【51CTO.com独家特稿】 随着网络规模不断扩大、各种应用业务日益增多,特别是政府、电信、金融、电力等关键行业的数据中心、电信网络等的数据流量巨大,技术含量不断提高,都要求有一个高可靠性、高质量和高安全性的网络来承载,支撑由此带来的网络流量、管理控制、交换传输的复杂变化对网络的新要求,并保证网络以及信息系统的安全。为了满足上述信息系统安全需求,传统的防火墙已经显的力不从心了。这就对防火墙系统的架构提出了新的挑战。
防火墙产品一直以来都占据着网络安全产品中的重要位置。防火墙产品在经历了X86、NP、ASIC、多核等技术的演化过程,仍能满足大部分用户的需求。像前面提到的高端用户对防火墙的要求至少要达到小包万兆线速转发性能。而只是靠提高CPU主频和CPU内核的数量已经无法满足高端用户的万兆级以上需求了。这就要求我们从其他方面入手来提高安全产品的整体处理性能。分布式处理是一个很好的选择。在高端交换机/路由器领域,一般采用机架式体系架构、插板式功能模块、分布式处理系统。用户可以根据自己的需求选择不同的机架类型和插板模块来搭建自己的网络。
2、 分布式防火墙架构
2.1分布式防火墙硬件架构。
随着网络的升级和扩容,传统的盒式防火墙已经很难满足大容量、高性能、可扩展的需求和挑战。这就引入了机架式防火墙产品的设计与研发。分布式的Crossbar架构能够很好的满足高性能和灵活扩展性的挑战。
分布式Crossbar架构除了交换网板采用了Crossbar架构之外,在每个业务板上也采用了Crossbar+交换芯片的架构。
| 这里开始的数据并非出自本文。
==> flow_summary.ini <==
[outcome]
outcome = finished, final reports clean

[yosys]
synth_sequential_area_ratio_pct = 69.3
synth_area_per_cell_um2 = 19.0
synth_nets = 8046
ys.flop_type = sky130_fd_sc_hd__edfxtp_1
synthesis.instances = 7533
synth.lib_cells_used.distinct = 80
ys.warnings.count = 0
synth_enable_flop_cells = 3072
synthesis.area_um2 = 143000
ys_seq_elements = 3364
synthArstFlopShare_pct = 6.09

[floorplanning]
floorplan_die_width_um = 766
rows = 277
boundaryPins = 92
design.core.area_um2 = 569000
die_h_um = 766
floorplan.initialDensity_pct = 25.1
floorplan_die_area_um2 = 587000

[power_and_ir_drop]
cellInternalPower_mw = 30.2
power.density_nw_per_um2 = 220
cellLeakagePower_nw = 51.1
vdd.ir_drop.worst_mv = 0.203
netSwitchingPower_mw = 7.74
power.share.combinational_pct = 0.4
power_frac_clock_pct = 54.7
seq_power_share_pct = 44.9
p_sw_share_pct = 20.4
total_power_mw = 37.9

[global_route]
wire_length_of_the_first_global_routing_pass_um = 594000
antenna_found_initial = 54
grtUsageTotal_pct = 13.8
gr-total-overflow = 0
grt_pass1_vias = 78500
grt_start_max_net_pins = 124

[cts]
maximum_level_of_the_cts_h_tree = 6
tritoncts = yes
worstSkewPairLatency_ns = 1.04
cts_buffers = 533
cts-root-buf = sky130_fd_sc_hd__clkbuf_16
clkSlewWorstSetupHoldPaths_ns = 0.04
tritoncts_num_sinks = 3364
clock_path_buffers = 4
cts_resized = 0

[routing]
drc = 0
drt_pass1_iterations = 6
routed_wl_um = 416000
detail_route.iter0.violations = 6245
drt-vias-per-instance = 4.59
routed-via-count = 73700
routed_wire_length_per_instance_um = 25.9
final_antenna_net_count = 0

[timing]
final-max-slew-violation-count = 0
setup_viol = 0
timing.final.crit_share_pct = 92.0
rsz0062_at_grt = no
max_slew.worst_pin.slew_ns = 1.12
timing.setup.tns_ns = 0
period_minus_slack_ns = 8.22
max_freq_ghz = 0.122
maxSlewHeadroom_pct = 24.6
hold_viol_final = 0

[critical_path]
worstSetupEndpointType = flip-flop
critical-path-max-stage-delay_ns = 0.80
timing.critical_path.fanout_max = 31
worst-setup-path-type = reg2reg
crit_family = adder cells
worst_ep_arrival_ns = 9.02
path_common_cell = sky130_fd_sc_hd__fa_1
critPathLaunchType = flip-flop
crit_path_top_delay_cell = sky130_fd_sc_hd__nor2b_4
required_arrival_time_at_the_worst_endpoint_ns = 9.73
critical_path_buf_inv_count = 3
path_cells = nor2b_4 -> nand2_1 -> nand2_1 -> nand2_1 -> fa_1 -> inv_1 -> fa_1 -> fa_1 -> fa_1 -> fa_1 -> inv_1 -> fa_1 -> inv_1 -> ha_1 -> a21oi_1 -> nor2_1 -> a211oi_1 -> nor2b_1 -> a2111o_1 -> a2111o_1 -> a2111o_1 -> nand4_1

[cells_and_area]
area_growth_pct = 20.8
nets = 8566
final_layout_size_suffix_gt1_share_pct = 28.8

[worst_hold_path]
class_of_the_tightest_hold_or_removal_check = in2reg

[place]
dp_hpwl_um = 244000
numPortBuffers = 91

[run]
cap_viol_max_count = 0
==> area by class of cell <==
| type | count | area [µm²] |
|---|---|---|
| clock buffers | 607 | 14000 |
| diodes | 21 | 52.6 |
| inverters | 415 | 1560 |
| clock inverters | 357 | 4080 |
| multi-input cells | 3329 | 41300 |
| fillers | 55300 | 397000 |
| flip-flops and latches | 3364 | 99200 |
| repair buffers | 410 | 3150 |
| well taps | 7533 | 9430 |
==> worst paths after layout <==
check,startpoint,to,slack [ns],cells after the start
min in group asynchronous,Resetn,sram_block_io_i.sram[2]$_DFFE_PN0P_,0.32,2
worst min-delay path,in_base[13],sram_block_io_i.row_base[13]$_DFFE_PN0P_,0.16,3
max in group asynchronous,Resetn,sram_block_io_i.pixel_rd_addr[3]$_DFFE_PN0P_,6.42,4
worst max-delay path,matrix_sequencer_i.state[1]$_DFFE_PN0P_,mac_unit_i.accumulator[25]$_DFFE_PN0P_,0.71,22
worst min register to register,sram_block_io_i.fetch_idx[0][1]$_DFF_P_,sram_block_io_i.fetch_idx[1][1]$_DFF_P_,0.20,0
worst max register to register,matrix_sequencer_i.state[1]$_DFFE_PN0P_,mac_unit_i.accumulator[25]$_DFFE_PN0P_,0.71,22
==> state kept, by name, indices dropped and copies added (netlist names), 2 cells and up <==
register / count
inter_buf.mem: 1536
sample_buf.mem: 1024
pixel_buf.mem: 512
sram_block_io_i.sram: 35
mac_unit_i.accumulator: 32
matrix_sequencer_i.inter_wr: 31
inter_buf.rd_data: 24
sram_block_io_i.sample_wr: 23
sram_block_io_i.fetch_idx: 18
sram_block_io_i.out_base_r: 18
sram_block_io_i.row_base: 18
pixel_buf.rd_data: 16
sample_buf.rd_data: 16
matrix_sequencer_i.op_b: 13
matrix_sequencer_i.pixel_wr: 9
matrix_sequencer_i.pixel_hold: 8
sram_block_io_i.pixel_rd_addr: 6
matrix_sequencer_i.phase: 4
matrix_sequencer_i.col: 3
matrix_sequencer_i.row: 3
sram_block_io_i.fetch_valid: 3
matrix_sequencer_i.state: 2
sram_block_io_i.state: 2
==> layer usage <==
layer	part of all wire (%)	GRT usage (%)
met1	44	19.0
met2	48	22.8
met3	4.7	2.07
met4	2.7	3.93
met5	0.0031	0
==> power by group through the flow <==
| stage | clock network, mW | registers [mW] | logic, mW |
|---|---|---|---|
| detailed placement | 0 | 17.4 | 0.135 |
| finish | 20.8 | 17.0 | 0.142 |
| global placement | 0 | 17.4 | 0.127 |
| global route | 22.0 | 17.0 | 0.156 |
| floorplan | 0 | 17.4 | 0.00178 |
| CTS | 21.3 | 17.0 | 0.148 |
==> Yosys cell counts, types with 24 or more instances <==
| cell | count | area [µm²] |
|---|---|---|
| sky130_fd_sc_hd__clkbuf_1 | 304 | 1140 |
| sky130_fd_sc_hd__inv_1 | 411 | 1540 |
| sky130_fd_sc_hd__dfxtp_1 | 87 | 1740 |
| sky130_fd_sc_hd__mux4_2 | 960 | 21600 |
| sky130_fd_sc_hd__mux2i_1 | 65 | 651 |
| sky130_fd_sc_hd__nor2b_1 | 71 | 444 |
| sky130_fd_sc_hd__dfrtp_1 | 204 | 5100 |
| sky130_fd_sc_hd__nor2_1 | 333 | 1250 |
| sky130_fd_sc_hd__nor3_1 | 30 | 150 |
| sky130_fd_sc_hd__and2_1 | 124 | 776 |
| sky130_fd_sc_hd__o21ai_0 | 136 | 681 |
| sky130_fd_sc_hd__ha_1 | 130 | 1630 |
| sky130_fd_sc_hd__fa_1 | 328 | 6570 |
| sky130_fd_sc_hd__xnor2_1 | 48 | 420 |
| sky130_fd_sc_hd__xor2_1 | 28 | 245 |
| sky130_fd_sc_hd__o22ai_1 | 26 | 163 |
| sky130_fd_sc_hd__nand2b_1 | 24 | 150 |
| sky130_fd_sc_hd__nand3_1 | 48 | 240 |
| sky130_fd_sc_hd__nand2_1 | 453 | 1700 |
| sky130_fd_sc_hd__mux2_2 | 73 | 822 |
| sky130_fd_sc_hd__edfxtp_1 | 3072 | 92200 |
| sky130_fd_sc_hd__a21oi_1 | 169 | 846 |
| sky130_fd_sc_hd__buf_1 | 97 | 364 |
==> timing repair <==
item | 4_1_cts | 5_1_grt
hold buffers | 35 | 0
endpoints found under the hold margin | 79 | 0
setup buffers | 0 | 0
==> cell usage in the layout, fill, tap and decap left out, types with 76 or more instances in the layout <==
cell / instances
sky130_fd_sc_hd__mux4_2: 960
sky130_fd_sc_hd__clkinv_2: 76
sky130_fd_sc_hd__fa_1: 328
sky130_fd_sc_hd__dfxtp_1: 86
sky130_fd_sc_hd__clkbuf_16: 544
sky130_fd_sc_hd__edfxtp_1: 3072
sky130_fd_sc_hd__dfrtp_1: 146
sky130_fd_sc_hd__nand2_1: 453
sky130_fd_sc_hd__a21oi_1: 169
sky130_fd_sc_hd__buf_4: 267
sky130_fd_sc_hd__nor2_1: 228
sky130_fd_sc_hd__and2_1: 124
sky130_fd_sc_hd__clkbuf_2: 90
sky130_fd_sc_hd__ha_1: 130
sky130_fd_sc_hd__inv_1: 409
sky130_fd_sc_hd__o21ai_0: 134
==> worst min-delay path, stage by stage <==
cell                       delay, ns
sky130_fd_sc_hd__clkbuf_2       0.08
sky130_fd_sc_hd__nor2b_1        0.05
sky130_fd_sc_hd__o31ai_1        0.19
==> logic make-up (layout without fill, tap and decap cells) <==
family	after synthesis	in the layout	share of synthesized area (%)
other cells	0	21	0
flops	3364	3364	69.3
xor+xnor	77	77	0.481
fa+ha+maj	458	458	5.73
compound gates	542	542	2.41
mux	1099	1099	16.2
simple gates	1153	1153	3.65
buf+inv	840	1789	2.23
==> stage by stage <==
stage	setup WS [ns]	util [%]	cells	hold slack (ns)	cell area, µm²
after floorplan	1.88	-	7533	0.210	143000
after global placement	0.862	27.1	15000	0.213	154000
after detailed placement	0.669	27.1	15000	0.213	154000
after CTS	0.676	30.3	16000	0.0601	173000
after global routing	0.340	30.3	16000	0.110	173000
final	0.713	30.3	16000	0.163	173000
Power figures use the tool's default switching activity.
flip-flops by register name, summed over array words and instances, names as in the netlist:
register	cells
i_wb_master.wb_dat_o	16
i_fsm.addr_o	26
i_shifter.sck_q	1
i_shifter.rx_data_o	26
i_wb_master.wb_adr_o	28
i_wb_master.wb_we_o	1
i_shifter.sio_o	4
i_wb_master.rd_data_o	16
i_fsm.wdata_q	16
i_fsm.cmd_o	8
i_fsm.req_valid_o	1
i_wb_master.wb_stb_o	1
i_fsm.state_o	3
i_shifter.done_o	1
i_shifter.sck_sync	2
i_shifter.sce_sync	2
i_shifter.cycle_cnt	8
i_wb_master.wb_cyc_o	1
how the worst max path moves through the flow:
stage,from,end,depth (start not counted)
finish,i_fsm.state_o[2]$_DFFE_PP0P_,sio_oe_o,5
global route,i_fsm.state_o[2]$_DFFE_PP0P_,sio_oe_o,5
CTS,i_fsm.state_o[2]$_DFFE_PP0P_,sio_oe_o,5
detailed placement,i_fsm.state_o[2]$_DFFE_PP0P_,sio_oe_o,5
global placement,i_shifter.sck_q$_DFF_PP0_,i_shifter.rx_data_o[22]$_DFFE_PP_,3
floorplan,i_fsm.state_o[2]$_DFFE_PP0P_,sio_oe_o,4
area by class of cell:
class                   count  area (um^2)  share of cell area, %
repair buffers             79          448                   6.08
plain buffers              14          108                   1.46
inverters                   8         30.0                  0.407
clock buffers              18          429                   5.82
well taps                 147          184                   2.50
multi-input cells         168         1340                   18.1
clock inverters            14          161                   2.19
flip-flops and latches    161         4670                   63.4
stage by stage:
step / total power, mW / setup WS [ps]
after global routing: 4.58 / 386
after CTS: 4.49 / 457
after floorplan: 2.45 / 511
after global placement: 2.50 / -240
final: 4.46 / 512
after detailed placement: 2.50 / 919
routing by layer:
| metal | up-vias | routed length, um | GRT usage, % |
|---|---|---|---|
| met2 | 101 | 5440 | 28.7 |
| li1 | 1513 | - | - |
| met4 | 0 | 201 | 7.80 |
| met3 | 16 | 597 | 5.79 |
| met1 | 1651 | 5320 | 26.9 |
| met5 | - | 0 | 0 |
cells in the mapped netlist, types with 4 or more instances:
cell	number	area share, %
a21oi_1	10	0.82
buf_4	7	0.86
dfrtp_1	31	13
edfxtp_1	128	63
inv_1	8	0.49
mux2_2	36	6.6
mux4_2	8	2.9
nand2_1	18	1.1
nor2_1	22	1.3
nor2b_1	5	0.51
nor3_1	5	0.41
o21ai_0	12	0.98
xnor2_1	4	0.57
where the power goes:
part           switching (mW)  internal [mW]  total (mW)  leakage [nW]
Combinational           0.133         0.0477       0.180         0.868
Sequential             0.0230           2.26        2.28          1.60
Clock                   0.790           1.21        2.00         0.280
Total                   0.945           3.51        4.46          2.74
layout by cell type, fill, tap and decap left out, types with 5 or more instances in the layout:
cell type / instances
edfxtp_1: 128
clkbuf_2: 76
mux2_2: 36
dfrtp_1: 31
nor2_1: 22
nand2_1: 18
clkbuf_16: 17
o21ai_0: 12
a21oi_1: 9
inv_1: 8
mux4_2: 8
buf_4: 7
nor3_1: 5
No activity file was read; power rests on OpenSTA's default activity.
===== src/source/decodeStage.sv =====
//##########################################################################
// Decode stage. Splits the instruction word, reads the register file and
// loads the ID/EX latch on every valid strobe.
//##########################################################################
`timescale 1ns/1ps

module decodeStage import pipePkg::*; #(
	parameter int dataWidth = pipePkg::dataWidth
) (
	input  logic                    clk,
	input  logic                    rst,
	input  logic                    instrValid, // one instruction per strobe.
	input  instrWord                instr,      // raw word, two views.
	output logic [regAddrWidth-1:0] rdAddrA,    // to register file port A.
	output logic [regAddrWidth-1:0] rdAddrB,    // to register file port B.
	input  logic [dataWidth-1:0]    rdDataA,    // from register file port A.
	input  logic [dataWidth-1:0]    rdDataB,    // from register file port B.
	output logic                    idExValid,  // ID/EX holds an instruction.
	output opCode                   idExOp,     // latched opcode.
	output logic [regAddrWidth-1:0] idExRd,     // latched destination.
	output logic [regAddrWidth-1:0] idExRs,     // latched source A.
	output logic [regAddrWidth-1:0] idExRt,     // latched source B.
	output logic [dataWidth-1:0]    idExA,      // operand A from the file.
	output logic [dataWidth-1:0]    idExB,      // operand B from the file.
	output logic [dataWidth-1:0]    idExImm     // sign-extended immediate.
);

	//##########################################################################
	// field decode
	//##########################################################################

	opCode                   op;      // opcode, same place in both views.
	logic                    isImm;   // immediate view applies.
	logic [regAddrWidth-1:0] destReg; // rd, same place in both views.
	logic [regAddrWidth-1:0] srcRs;   // mapped first source.
	logic [regAddrWidth-1:0] srcRt;   // mapped second source.
	logic [dataWidth-1:0]    immExt;  // immediate widened to the datapath.

	assign op      = instr.r.op;
	assign destReg = instr.r.rd;
	assign isImm   = (op == opLi) || (op == opAddi);

	always_comb begin
		srcRs = instr.r.rs; // register form default.
		srcRt = instr.r.rt;
		if (isImm) begin
			srcRt = '0; // no second register source.
			if (op == opAddi) begin
				srcRs = instr.i.rd; // addi reads its own destination.
			end else begin
				srcRs = '0; // li starts from zero.
			end
		end
	end

	assign immExt = {{(dataWidth-immWidth){instr.i.imm[immWidth-1]}}, instr.i.imm};

	assign rdAddrA = srcRs; // register file read happens in this cycle.
	assign rdAddrB = srcRt;

	//##########################################################################
	// ID/EX latch
	//##########################################################################

	always_ff @(posedge clk) begin
		if (rst) begin
			idExValid <= 1'b0;
		end else begin
			idExValid <= instrValid; // bubble when no strobe.
		end
	end

	// payload only moves on a real instruction.
	always_ff @(posedge clk) begin
		if (instrValid) begin
			idExOp  <= op;
			idExRd  <= destReg;
			idExRs  <= srcRs;
			idExRt  <= srcRt;
			idExA   <= rdDataA;
			idExB   <= rdDataB;
			idExImm <= immExt;
		end
	end

endmodule
### src/fib_macros.svh
`ifndef FIB_MACROS_SVH
`define FIB_MACROS_SVH

// Width of a binary value
`define FIB_VALUE_W 14

// Code digits, weights 1, 2, 3, 5 up to 10946
`define FIB_DIGITS 20

// Digit stages per encoder register group
// 1, 2, 4, 5, 10 and 20 all divide the digit count
`define FIB_STAGE_GROUP 5

// One register per stage group
`define FIB_ENC_LATENCY (`FIB_DIGITS / `FIB_STAGE_GROUP)

// Partial sums, then final add
`define FIB_DEC_LATENCY 2

`endif

### src/fib_pkg.sv
`include "fib_macros.svh"

package fib_pkg;

    typedef logic [`FIB_VALUE_W-1:0] fib_value_t;
    typedef logic [`FIB_VALUE_W:0]   fib_sum_t;    // Holds the full weight total 28655
    typedef logic [`FIB_DIGITS-1:0]  fib_code_t;   // Bit k-1 is digit k

    typedef struct packed {
        logic       valid;
        fib_value_t value;
    } enc_in_t;

    typedef struct packed {
        logic      valid;
        fib_code_t code;
    } enc_out_t;

    typedef struct packed {
        logic       valid;
        fib_value_t remainder;
        fib_code_t  code;        // Digits chosen so far
        logic       last_digit;  // Lowest digit chosen so far
    } enc_state_t;

    typedef struct packed {
        logic      valid;
        fib_code_t code;
    } dec_in_t;

    typedef struct packed {
        logic       valid;
        fib_value_t value;
        logic       overflow;
    } dec_out_t;

    // Weight of digit k is F(k+1)
    function automatic fib_sum_t fib_weight(input int k);
        int a;
        int b;
        int t;
        a = 1;
        b = 1;
        for (int i = 1; i < k; i++)
        begin
            t = a + b;
            a = b;
            b = t;
        end
        return fib_sum_t'(b);
    endfunction

    // Sum of weights of digits 1 to k-1
    function automatic fib_sum_t fib_lower_sum(input int k);
        fib_sum_t s;
        s = '0;
        for (int j = 1; j < k; j++)
            s = s + fib_weight(j);
        return s;
    endfunction

endpackage

### src/fib_codec_top.sv
module fib_codec_top
    import fib_pkg::*;
(
    input  logic     clk,
    input  logic     reset,

    // Binary to code
    input  enc_in_t  enc_in,
    output enc_out_t enc_out,

    // Code to binary
    input  dec_in_t  dec_in,
    output dec_out_t dec_out
);

    // The two paths share only clock and reset
    fib_encoder u_encoder (
        .clk    (clk),
        .reset  (reset),
        .enc_in (enc_in),
        .enc_out(enc_out)
    );

    fib_decoder u_decoder (
        .clk    (clk),
        .reset  (reset),
        .dec_in (dec_in),
        .dec_out(dec_out)
    );

endmodule

### src/fib_decoder.sv
`include "fib_macros.svh"

module fib_decoder
    import fib_pkg::*;
(
    input  logic     clk,
    input  logic     reset,
    input  dec_in_t  dec_in,
    output dec_out_t dec_out
);

    localparam int       HALF      = `FIB_DIGITS / 2;
    localparam fib_sum_t VALUE_MAX = fib_sum_t'((1 << `FIB_VALUE_W) - 1);

    fib_sum_t                    sum_lo;
    fib_sum_t                    sum_hi;
    fib_sum_t                    sum_lo_q;
    fib_sum_t                    sum_hi_q;
    fib_sum_t                    total;
    logic [`FIB_DEC_LATENCY-1:0] valid_q;
    fib_value_t                  value_q;
    logic                        overflow_q;

    always_comb
    begin
        sum_lo = '0;
        sum_hi = '0;
        for (int k = 1; k <= HALF; k++)
        begin
            if (dec_in.code[k-1])
                sum_lo = sum_lo + fib_weight(k);
        end
        for (int k = HALF + 1; k <= `FIB_DIGITS; k++)
        begin
            if (dec_in.code[k-1])
                sum_hi = sum_hi + fib_weight(k);
        end
    end

    assign total = sum_lo_q + sum_hi_q;  // At most 28655, no carry out

    always_ff @(posedge clk)
    begin
        if (reset)
        begin
            valid_q <= '0;
        end
        else
        begin
            valid_q <= {valid_q[`FIB_DEC_LATENCY-2:0], dec_in.valid};
        end
        sum_lo_q   <= sum_lo;
        sum_hi_q   <= sum_hi;
        value_q    <= total[`FIB_VALUE_W-1:0];
        overflow_q <= (total > VALUE_MAX);
    end

    assign dec_out = '{
        valid:    valid_q[`FIB_DEC_LATENCY-1],
        value:    value_q,
        overflow: overflow_q
    };

endmodule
在业务板上加交换芯片可以很好地解决了本地交换的问题,而在业务板交换芯片和交换网板之间的Crossbar芯片解决了把业务板的业务数据信元化从而提高了交换效率,并且使得业务板的数据类型和交换网板的信元成为两个平面,也就是说可以有非常丰富的业务板,比如可以把防火墙、IPS系统、路由器、内容交换、IPv6等等类型的业务整合到核心交换平台上。同时这个Crossbar有相应的高速接口分别连接到两个主控板或者交换网板,从而大大提高了双主控主备切换的速度。
分布式Crossbar设计中,CPU也采用了分布式设计。设备主控板上的主CPU负责整机控制调度、路由表学习和下发;业务板从CPU主要负责本地查表、业务板状态维护、安全业务功能处理等工作。这就实现了分布式路由计算和分布式路由表查询,大大缓解主控板的压力,提高了设备的整体性能,这也是业务板本地转发能够提高效率的重要原因。这种分布式Crossbar、分布式业务处理的设计理念是核心网络设备设计的发展方向,保证了防火墙等安全设备能够部署到网络核心位置,不会成为网络的瓶颈。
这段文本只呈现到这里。